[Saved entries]
########################################

$ cat config.mk
export PLATFORM = sky130hd
export DESIGN_NAME = div_issuer
export DESIGN_NICKNAME = d
export VERILOG_FILES = /design/src/rtl/div_issuer_pkg.sv /design/src/rtl/div_issuer_zero_fix.sv /design/src/rtl/div_issuer.sv
export SDC_FILE = /design/constraint.sdc
export NUM_CORES = 1
export LEC_CHECK = 0
export ABC_AREA = 1
export CAP_MARGIN = 20
export CORE_ASPECT_RATIO = 0.5
export CORE_MARGIN = 4
export CORE_UTILIZATION = 30
export DETAILED_ROUTE_END_ITERATION = 8
export GPL_TIMING_DRIVEN = 0
export SETUP_SLACK_MARGIN = 0.4
export SYNTH_ARGS = -nofsm -noshare
export SYNTH_HDL_FRONTEND = slang
export SYNTH_SLANG_ARGS = --single-unit
$ cat constraint.sdc
create_clock -name clock -period 2 [get_ports clock]
set_clock_uncertainty 0.15 [all_clocks]
set_input_delay 0.5 -clock clock [delete_from_list [all_inputs] [get_ports clock]]
set_output_delay 0.5 -clock clock [all_outputs]
set_load 0.005 [all_outputs]
$ cat src/rtl/div_issuer_pkg.sv
// div_issuer_pkg -- shared op/state encodings and divide-by-zero constant.
// Rev 1.0
`default_nettype none

package div_issuer_pkg;

  typedef enum logic [1:0] {
    OP_DIV  = 2'd0,
    OP_DIVU = 2'd1,
    OP_REM  = 2'd2,
    OP_REMU = 2'd3
  } op_e;

  typedef enum logic [1:0] {
    IDLE  = 2'd0,
    ISSUE = 2'd1,
    WAIT  = 2'd2,
    RESP  = 2'd3
  } state_e;

  localparam logic [31:0] DIV_BY_ZERO_Q = 32'hFFFF_FFFF;

endpackage

`default_nettype wire

$ cat src/rtl/div_issuer_zero_fix.sv
// div_zero_fix -- local result for a zero divisor: all-ones quotient, remainder = dividend.
// Rev 1.0
`default_nettype none

module div_zero_fix
  import div_issuer_pkg::*;
(
  input  logic [1:0]  op,
  input  logic [31:0] a,
  output logic [31:0] res
);

  always_comb begin
    res = a;
    if (op_e'(op) == OP_DIV || op_e'(op) == OP_DIVU) begin
      res = DIV_BY_ZERO_Q;
    end
  end

endmodule

`default_nettype wire

$ cat src/rtl/div_issuer.sv
// div_issuer -- single-outstanding request sequencer in front of an external divider.
// Rev 1.0
`default_nettype none

module div_issuer
  import div_issuer_pkg::*;
#(
  parameter int TIMEOUT = 64
) (
  input  logic        clock,
  input  logic        reset,
  input  logic        io_in_valid,
  output logic        io_in_ready,
  input  logic [31:0] io_in_a,
  input  logic [31:0] io_in_b,
  input  logic [1:0]  io_in_op,
  output logic        io_div_v,
  output logic [31:0] io_div_a,
  output logic [31:0] io_div_b,
  output logic [1:0]  io_div_op,
  input  logic [31:0] io_div_res,
  input  logic        io_div_res_valid,
  output logic        io_out_valid,
  input  logic        io_out_ready,
  output logic [31:0] io_out_res,
  output logic [1:0]  io_out_op,
  output logic        io_out_err
);

  localparam int CW = $clog2(TIMEOUT + 1);

  state_e          state;
  logic [CW-1:0]   cnt;
  logic [CW-1:0]   cnt_inc;
  logic [31:0]     a_q;
  logic [31:0]     b_q;
  logic [1:0]      op_q;
  logic [31:0]     dz_res;

  div_zero_fix u_zero_fix (
    .op  (io_in_op),
    .a   (io_in_a),
    .res (dz_res)
  );

  assign cnt_inc   = cnt + CW'(1);
  assign io_div_a  = a_q;
  assign io_div_b  = b_q;
  assign io_div_op = op_q;
  assign io_out_op = op_q;

  always_ff @(posedge clock or negedge reset) begin
    if (!reset) begin
      state        <= IDLE;
      cnt          <= '0;
      a_q          <= '0;
      b_q          <= '0;
      op_q         <= '0;
      io_in_ready  <= 1'b1;
      io_div_v     <= 1'b0;
      io_out_valid <= 1'b0;
      io_out_res   <= '0;
      io_out_err   <= 1'b0;
    end else begin
      case (state)
        IDLE: begin
          if (io_in_valid && io_in_ready) begin
            a_q         <= io_in_a;
            b_q         <= io_in_b;
            op_q        <= io_in_op;
            io_in_ready <= 1'b0;
            if (io_in_b != '0) begin
              state    <= ISSUE;
              io_div_v <= 1'b1;
            end else begin
              state        <= RESP;
              io_out_valid <= 1'b1;
              io_out_res   <= dz_res;
              io_out_err   <= 1'b0;
            end
          end
        end
        ISSUE: begin
          io_div_v <= 1'b0;
          cnt      <= '0;
          state    <= WAIT;
        end
        WAIT: begin
          cnt <= cnt_inc;
          // A result arriving on the last permitted cycle still beats the abort.
          if (io_div_res_valid) begin
            io_out_res   <= io_div_res;
            io_out_err   <= 1'b0;
            io_out_valid <= 1'b1;
            state        <= RESP;
          end else if (cnt_inc == CW'(TIMEOUT)) begin
            io_out_res   <= '0;
            io_out_err   <= 1'b1;
            io_out_valid <= 1'b1;
            state        <= RESP;
          end
        end
        RESP: begin
          if (io_out_ready) begin
            io_out_valid <= 1'b0;
            io_in_ready  <= 1'b1;
            state        <= IDLE;
          end
        end
        default: begin
          state <= IDLE;
        end
      endcase
    end
  end

endmodule

`default_nettype wire

==> results of run 1 <==
final timing paths:
path,start,endpoint,slack [ps],cells after the start
max in group asynchronous,reset,io_div_b[27],530,3
hold / removal,io_out_res[19],io_out_res[19],310,2
hold reg to reg,io_out_res[19],io_out_res[19],310,2
min in group asynchronous,reset,io_div_a[23],400,2
setup reg to reg,cnt[1],io_out_res[17],-60,13
setup / recovery,cnt[1],io_out_res[17],-60,13
critical path: stages (launching register included):
cell and delay, ps:
dfrtp_1 400, ha_4 190, nand2_4 70, inv_2 60
nand2_1 80, nand2_2 100, nand2_2 50, nor2_2 110
nand2_2 80, a21oi_4 200, nand2_4 160, clkbuf_16 210
nand2_2 50, nand2_1 40
cell usage in the layout, fill, tap and decap left out, types with 4 or more instances in the layout:
| master | synthesis | final |
|---|---|---|
| dfrtp_1 | 110 | 109 |
| nand2_1 | 136 | 103 |
| buf_2 | 1 | 73 |
| clkdlybuf4s50_1 | 0 | 67 |
| nand3_1 | 70 | 65 |
| mux2_4 | 0 | 63 |
| o21ai_0 | 43 | 36 |
| buf_4 | 5 | 35 |
| dlygate4sd2_1 | 0 | 33 |
| clkbuf_2 | 0 | 28 |
| nor2_1 | 33 | 26 |
| nand2_2 | 0 | 25 |
| buf_6 | 3 | 23 |
| clkbuf_16 | 0 | 19 |
| clkbuf_1 | 23 | 13 |
| inv_1 | 19 | 12 |
| buf_8 | 0 | 11 |
| nand2_4 | 1 | 9 |
| inv_2 | 0 | 5 |
| o21ai_2 | 0 | 5 |
| nor2_4 | 0 | 5 |
| nand3_4 | 0 | 4 |
layout make-up:
type                       count  area share [%]
sequential                   111            32.2
multi-input combinational    367            30.4
timing repair buffer         267            25.5
buffer                        32            4.50
tap                          227            3.29
clock buffer                  12            2.86
inverter                      20           0.972
clock inverter                 3           0.232
repair_timing:
| action | CTS | global route |
|---|---|---|
| pin swaps | 36 | 9 |
| endpoints found under the hold margin | 17 | 0 |
| hold buffers | 1 | 0 |
| setup endpoints to repair | 209 | 141 |
| setup buffers | 42 | 7 |
| cloned | 11 | 2 |
| resized for setup | 457 | 169 |
synthesized netlist by cell type (3+ instances only):
library cell | n | area share, %
clkbuf_1 | 23 | 1.7
buf_6 | 3 | 0.66
mux2_2 | 63 | 14
nand2_1 | 136 | 10
buf_4 | 5 | 0.74
ha_1 | 5 | 1.2
o22ai_1 | 3 | 0.37
dfrtp_1 | 110 | 54
inv_1 | 19 | 1.4
o21ai_0 | 43 | 4.2
nor2_1 | 33 | 2.4
nand4_1 | 3 | 0.37
nand3_1 | 70 | 6.9
flip-flops by register name, summed over array words and instances, names as in the netlist:
| register | flops |
|---|---|
| io_div_a | 32 |
| cnt | 7 |
| io_out_err | 1 |
| io_div_b | 32 |
| io_out_valid | 1 |
| io_in_ready | 1 |
| state | 2 |
| io_out_res | 32 |
| io_div_v | 1 |
| io_div_op | 2 |
per-layer routing:
layer  track usage [%]  vias to the layer above  routed length [um]
met5                 0                        -                   0
met1              23.5                     2407                8150
met2              31.6                       93                9450
met3              3.47                       24                 655
li1                  -                     2328                   -
met4              4.71                        0                 359
kinds of logic after synthesis:
group	Yosys count	synth area share (%)
AND/OR/NAND/NOR	244	20.0
flip-flops	111	54.5
multiplexers	63	13.9
AO/OA/AOI/OAI	53	5.69
buffers and inverters	52	4.66
adder cells (fa/ha/maj)	5	1.23
power by group through the flow:
stage	sequential [mW]	clock, mW	combinational [mW]
final	3.95	1.69	7.53
after global routing	4.09	1.84	8.09
after CTS	3.89	1.74	6.46
after detailed placement	3.97	0	5.85
after global placement	3.92	0	5.79
after floorplan	4.01	0	2.56
per-stage QoR:
| step | TNS (ps) | instance area (um2) | power, mW | hold WS (ps) | cells |
|---|---|---|---|---|---|
| after floorplan | 0 | 5150 | 6.57 | 54.4 | 528 |
| after global placement | -506690 | 7490 | 9.72 | 304 | 960 |
| after detailed placement | -37180 | 7520 | 9.82 | 205 | 961 |
| after CTS | 0 | 8190 | 12.1 | 315 | 1030 |
| after global routing | -5120 | 8620 | 14.0 | 341 | 1039 |
| final | -1010 | 8620 | 13.2 | 312 | 1039 |
==> impl_metrics.py, run 1 <==
metrics = {
    "status": {
        "status": "complete, but fails checks",
        "violations": "setup timing",
    },
    "yosys": {
        "synth_edf_count": 0,
        "syn_nets": 636,
        "synth-seq-cells": 111,
        "ys_seq_area_share_pct": 54.5,
        "netlist_instances": 528,
        "synth_area_per_cell_um2": 9.66,
        "netlist_area_um2": 5100,
        "ys.flop_type": "dfrtp_1",
        "yosys_warnings": 0,
        "synthArstFlopShare_pct": 100,
        "synth_cell_type_count": 25,
    },
    "finish": {
        "diodes": 0,
        "multi_input_area_um2": 2620,
        "area_growth_pct": 69.1,
        "nFillCells": 1533,
        "utilization_pct": 52.2,
        "layout-drive-gt1-share_pct": 40.8,
        "nets": 916,
        "regArea_um2": 2780,
    },
    "grt": {
        "antenna_found_initial": 0,
        "overflow": 0,
        "grt_pass1_wl_um": 27100,
        "grt_pass1_vias": 4769,
        "grt_max_degree": 94,
        "track_usage_pct": 18.2,
    },
    "routing": {
        "drc": 0,
        "dr.pass1.iters": 5,
        "drt_iter0_markers": 300,
        "via_per_inst": 4.67,
        "postRouteWirelength_um": 18600,
        "vias": 4852,
        "antenna_left": 0,
        "wl_per_cell_um": 17.9,
    },
    "clock_tree": {
        "cts_root_buffer": "clkbuf_16",
        "cts.path.max_buffers": 2,
        "clock_sinks": 111,
        "htree_levels": 3,
        "cts_tree": "done",
        "cts_buffers": 9,
        "clock_latency_ps": 350,
        "clkTransAtPathRegs_ps": 70,
    },
    "timing": {
        "finalSetupViolations": 33,
        "drv_slew": 0,
        "timing.final.hold_violations": 0,
        "rsz0062_at_grt": "yes",
        "min_period_over_period_pct": 103,
        "fin_crit_ps": 2060,
        "worstMarginPinSlew_ps": 528,
        "slew-limit-headroom_pct": 64.8,
        "layout_setup_ws_ps": -58.3,
        "max_freq_mhz": 486,
    },
    "pwr": {
        "power_leakage_nw": 4.30,
        "switching_share_pct": 36.0,
        "p_comb_share_pct": 57.2,
        "seqPwrFrac_pct": 30.0,
        "power.internal_mw": 8.43,
        "p_clk_share_pct": 12.9,
        "p_per_area_nw_per_um2": 1530,
        "switching_power_mw": 4.74,
        "ir_drop_mv": 0.615,
    },
    "worst_setup_path": {
        "worstPathRequired_ps": 2090,
        "crit_arrival_ps": 2150,
        "start_kind": "flip-flop",
        "crit_type": "reg2reg",
        "worstSetupEndpointType": "flip-flop",
        "cp_max_fo": 7,
    },
    "placement": {
        "numPortBuffers": 205,
        "dp_slack_ps": -1010,
        "place_congestion": 0.815,
        "dp_hpwl_um": 12500,
    },
    "floorplan": {
        "floorplan.initialDensity_pct": 30.9,
        "die_area_um2": 19300,
        "io_pins": 207,
        "core.rowCount": 33,
        "die_y_um": 100,
        "core_um2": 16500,
        "fp.dieW_um": 192,
    },
    "worst_hold_path": {
        "min_path_type": "reg2reg",
    },
    "flow_run": {
        "cap_violations": 0,
    },
}
Power figures use the tool's default switching activity.
==> inputs of run 2 (changes only) <==
--- a/config.mk
+++ b/config.mk
@@ -9,10 +9,11 @@
 export CAP_MARGIN = 20
 export CORE_ASPECT_RATIO = 0.5
 export CORE_MARGIN = 4
-export CORE_UTILIZATION = 30
+export CORE_UTILIZATION = 39
 export DETAILED_ROUTE_END_ITERATION = 8
 export GPL_TIMING_DRIVEN = 0
-export SETUP_SLACK_MARGIN = 0.4
+export PLACE_DENSITY = 0.76
+export SETUP_SLACK_MARGIN = 0.02
 export SYNTH_ARGS = -nofsm -noshare
 export SYNTH_HDL_FRONTEND = slang
 export SYNTH_SLANG_ARGS = --single-unit
==> run 2 against run 1 <==
The run still ends with setup timing left. Routed wire length shrank 14%. Clock power grew 2%. Setup slack lost 55 ps. Global-route usage grew 2.6 points. Non-clock buffer count shrank 42. Flip-flop and latch count is the same. Count of clock-buffer cells in the layout shrank 2. Worst hold slack lost 39 ps. Largest cell class unchanged. Die area shrank 22%. Largest power group unchanged. Critical path type unchanged. Utilization grew 11 points. Power shrank 10%.
==> impl_metrics.py, run 2 (synthesized netlist as in run 1, its figures left out) <==
metrics = {
    "status": {
        "status": "complete, but fails checks",
        "violations": "setup timing",
    },
    "routing": {
        "drt_iter0_markers": 250,
        "antenna_left": 0,
        "postRouteWirelength_um": 16000,
        "drc": 0,
        "via_per_inst": 5.03,
        "dr.pass1.iters": 4,
        "vias": 4722,
        "wl_per_cell_um": 17.0,
    },
    "clock_tree": {
        "cts_root_buffer": "clkbuf_16",
        "clkTransAtPathRegs_ps": 80,
        "clock_sinks": 111,
        "cts_buffers": 9,
        "cts_tree": "done",
        "htree_levels": 3,
        "cts.path.max_buffers": 2,
        "clock_latency_ps": 350,
    },
    "finish": {
        "diodes": 0,
        "final_cell_mix": "178 x clkdlybuf4s50_1, 111 x nand2_1, 109 x dfrtp_1",
        "nFillCells": 1039,
        "nets": 872,
        "area_growth_pct": 58.3,
        "final_common_cell": "clkdlybuf4s50_1",
        "layout-drive-gt1-share_pct": 21.6,
        "instances_no_fill": 939,
        "fin_area_um2": 8070,
    },
    "worst_setup_path": {
        "cp_max_fo": 3,
        "reg2reg_from": "cnt[0]",
        "worst_path_max_delay_cell": "dfrtp_1",
        "cp-startpoint": "cnt[0]",
        "crit_arrival_ps": 2240,
        "worstPathRequired_ps": 2130,
        "crit_chain": "ha_4, nand3_4, o21ai_2, nand2_2, buf_4, buf_6, buf_4, buf_4, buf_4, buf_6, buf_6, buf_6, o22ai_2",
        "slowest_delay_ps": 420,
        "worstSetupEndpointType": "flip-flop",
        "start_kind": "flip-flop",
        "crit_type": "reg2reg",
    },
    "floorplan": {
        "io_pins": 207,
        "floorplan.initialDensity_pct": 40.0,
        "core.rowCount": 29,
        "fp.dieW_um": 170,
        "die_area_um2": 15100,
        "die_y_um": 88.9,
        "core_um2": 12700,
    },
    "grt": {
        "grt_max_degree": 83,
        "grt_pass1_wl_um": 24600,
        "grt_pass1_vias": 4849,
        "overflow": 0,
        "track_usage_pct": 20.8,
        "antenna_found_initial": 0,
    },
    "timing": {
        "min_period_over_period_pct": 106,
        "max_freq_mhz": 473,
        "whs_ps": 273,
        "worstMarginPinSlew_ps": 502,
        "fin_crit_ps": 2110,
        "timing.final.hold_violations": 0,
        "layout_setup_ws_ps": -113,
        "slew-limit-headroom_pct": 66.5,
        "finalSetupViolations": 34,
        "drv_slew": 0,
        "rsz0062_at_grt": "yes",
    },
    "placement": {
        "place_inst": 904,
        "dp_slack_ps": -898,
        "place_congestion": 0.872,
        "place_area_um2": 7390,
        "dp_hpwl_um": 11600,
        "numPortBuffers": 205,
    },
    "pwr": {
        "ir_drop_mv": 0.608,
        "power_leakage_nw": 3.58,
        "p_per_area_nw_per_um2": 1460,
        "design_power_total_mw": 11.8,
    },
    "worst_hold_path": {
        "min_path_type": "in2reg",
        "min_from": "io_in_b[23]",
    },
    "flow_run": {
        "cap_violations": 0,
    },
}
run 2: repair_timing:
item,in CTS,in global routing
pin swaps,27,16
endpoints found under the setup margin,103,101
gates resized for setup,70,46
gates cloned,2,0
hold buffers,1,0
buffers inserted,13,4
endpoints found under the hold margin,28,0
run 2: cell type report:
class / instances / area [um2] / share of cell area, %
Sequential cell: 111 / 2780 / 34.4
Multi-Input combinational cell: 365 / 2280 / 28.3
Timing Repair Buffer: 226 / 2250 / 27.8
Clock buffer: 10 / 229 / 2.84
Tap cell: 170 / 213 / 2.63
Buffer: 31 / 194 / 2.40
Inverter: 20 / 75.1 / 0.930
Clock inverter: 6 / 51.3 / 0.635
run 2: critical path: cells and delay by family, from the launching register on:
kind / cells / cell delay, ps
AO/OA/AOI/OAI: 2 / 210
adder cells (fa/ha/maj): 1 / 200
buffers and inverters: 8 / 910
flip-flops: 1 / 420
AND/OR/NAND/NOR: 2 / 160
run 2: stage by stage:
stage	setup TNS, ps	util [%]
detailed placement	-54750	58.1
floorplan	0	-
finish	-2370	63.4
CTS	-584	62.0
global placement	-504790	57.8
global route	-5940	63.4
run 2: worst paths after layout:
kind / to / slack (ps) / depth (start not counted)
worst min-delay path: io_div_b[23] / 270 / 2
max in group asynchronous: io_out_res[28] / 550 / 3
worst max-delay path: cnt[6] / -110 / 13
worst min register to register: io_out_res[20] / 320 / 2
worst max register to register: cnt[6] / -110 / 13
min in group asynchronous: io_div_a[17] / 440 / 2
run 2: routing by layer:
layer / GRT usage [%] / vias to the layer above / routed length [um]
met1: 24.5 / 2300 / 6340
met2: 37.9 / 146 / 8430
met3: 4.11 / 40 / 690
met5: 0 / - / 0
li1: - / 2236 / -
met4: 8.18 / 0 / 515
run 2: report_power, final:
group | switching [mW] | internal (mW)
Sequential | 0.604 | 3.36
Clock | 0.864 | 0.868
Combinational | 2.61 | 3.52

########################################

EXERCISE DIRECTIONS:
Beginning with the first line of the entries, repeat each line exactly until you have reproduced the one containing "an external divider.", and add nothing further.

OUTPUT OF THE TASK:
$ cat config.mk
export PLATFORM = sky130hd
export DESIGN_NAME = div_issuer
export DESIGN_NICKNAME = d
export VERILOG_FILES = /design/src/rtl/div_issuer_pkg.sv /design/src/rtl/div_issuer_zero_fix.sv /design/src/rtl/div_issuer.sv
export SDC_FILE = /design/constraint.sdc
export NUM_CORES = 1
export LEC_CHECK = 0
export ABC_AREA = 1
export CAP_MARGIN = 20
export CORE_ASPECT_RATIO = 0.5
export CORE_MARGIN = 4
export CORE_UTILIZATION = 30
export DETAILED_ROUTE_END_ITERATION = 8
export GPL_TIMING_DRIVEN = 0
export SETUP_SLACK_MARGIN = 0.4
export SYNTH_ARGS = -nofsm -noshare
export SYNTH_HDL_FRONTEND = slang
export SYNTH_SLANG_ARGS = --single-unit
$ cat constraint.sdc
create_clock -name clock -period 2 [get_ports clock]
set_clock_uncertainty 0.15 [all_clocks]
set_input_delay 0.5 -clock clock [delete_from_list [all_inputs] [get_ports clock]]
set_output_delay 0.5 -clock clock [all_outputs]
set_load 0.005 [all_outputs]
$ cat src/rtl/div_issuer_pkg.sv
// div_issuer_pkg -- shared op/state encodings and divide-by-zero constant.
// Rev 1.0
`default_nettype none

package div_issuer_pkg;

  typedef enum logic [1:0] {
    OP_DIV  = 2'd0,
    OP_DIVU = 2'd1,
    OP_REM  = 2'd2,
    OP_REMU = 2'd3
  } op_e;

  typedef enum logic [1:0] {
    IDLE  = 2'd0,
    ISSUE = 2'd1,
    WAIT  = 2'd2,
    RESP  = 2'd3
  } state_e;

  localparam logic [31:0] DIV_BY_ZERO_Q = 32'hFFFF_FFFF;

endpackage

`default_nettype wire

$ cat src/rtl/div_issuer_zero_fix.sv
// div_zero_fix -- local result for a zero divisor: all-ones quotient, remainder = dividend.
// Rev 1.0
`default_nettype none

module div_zero_fix
  import div_issuer_pkg::*;
(
  input  logic [1:0]  op,
  input  logic [31:0] a,
  output logic [31:0] res
);

  always_comb begin
    res = a;
    if (op_e'(op) == OP_DIV || op_e'(op) == OP_DIVU) begin
      res = DIV_BY_ZERO_Q;
    end
  end

endmodule

`default_nettype wire

$ cat src/rtl/div_issuer.sv
// div_issuer -- single-outstanding request sequencer in front of an external divider.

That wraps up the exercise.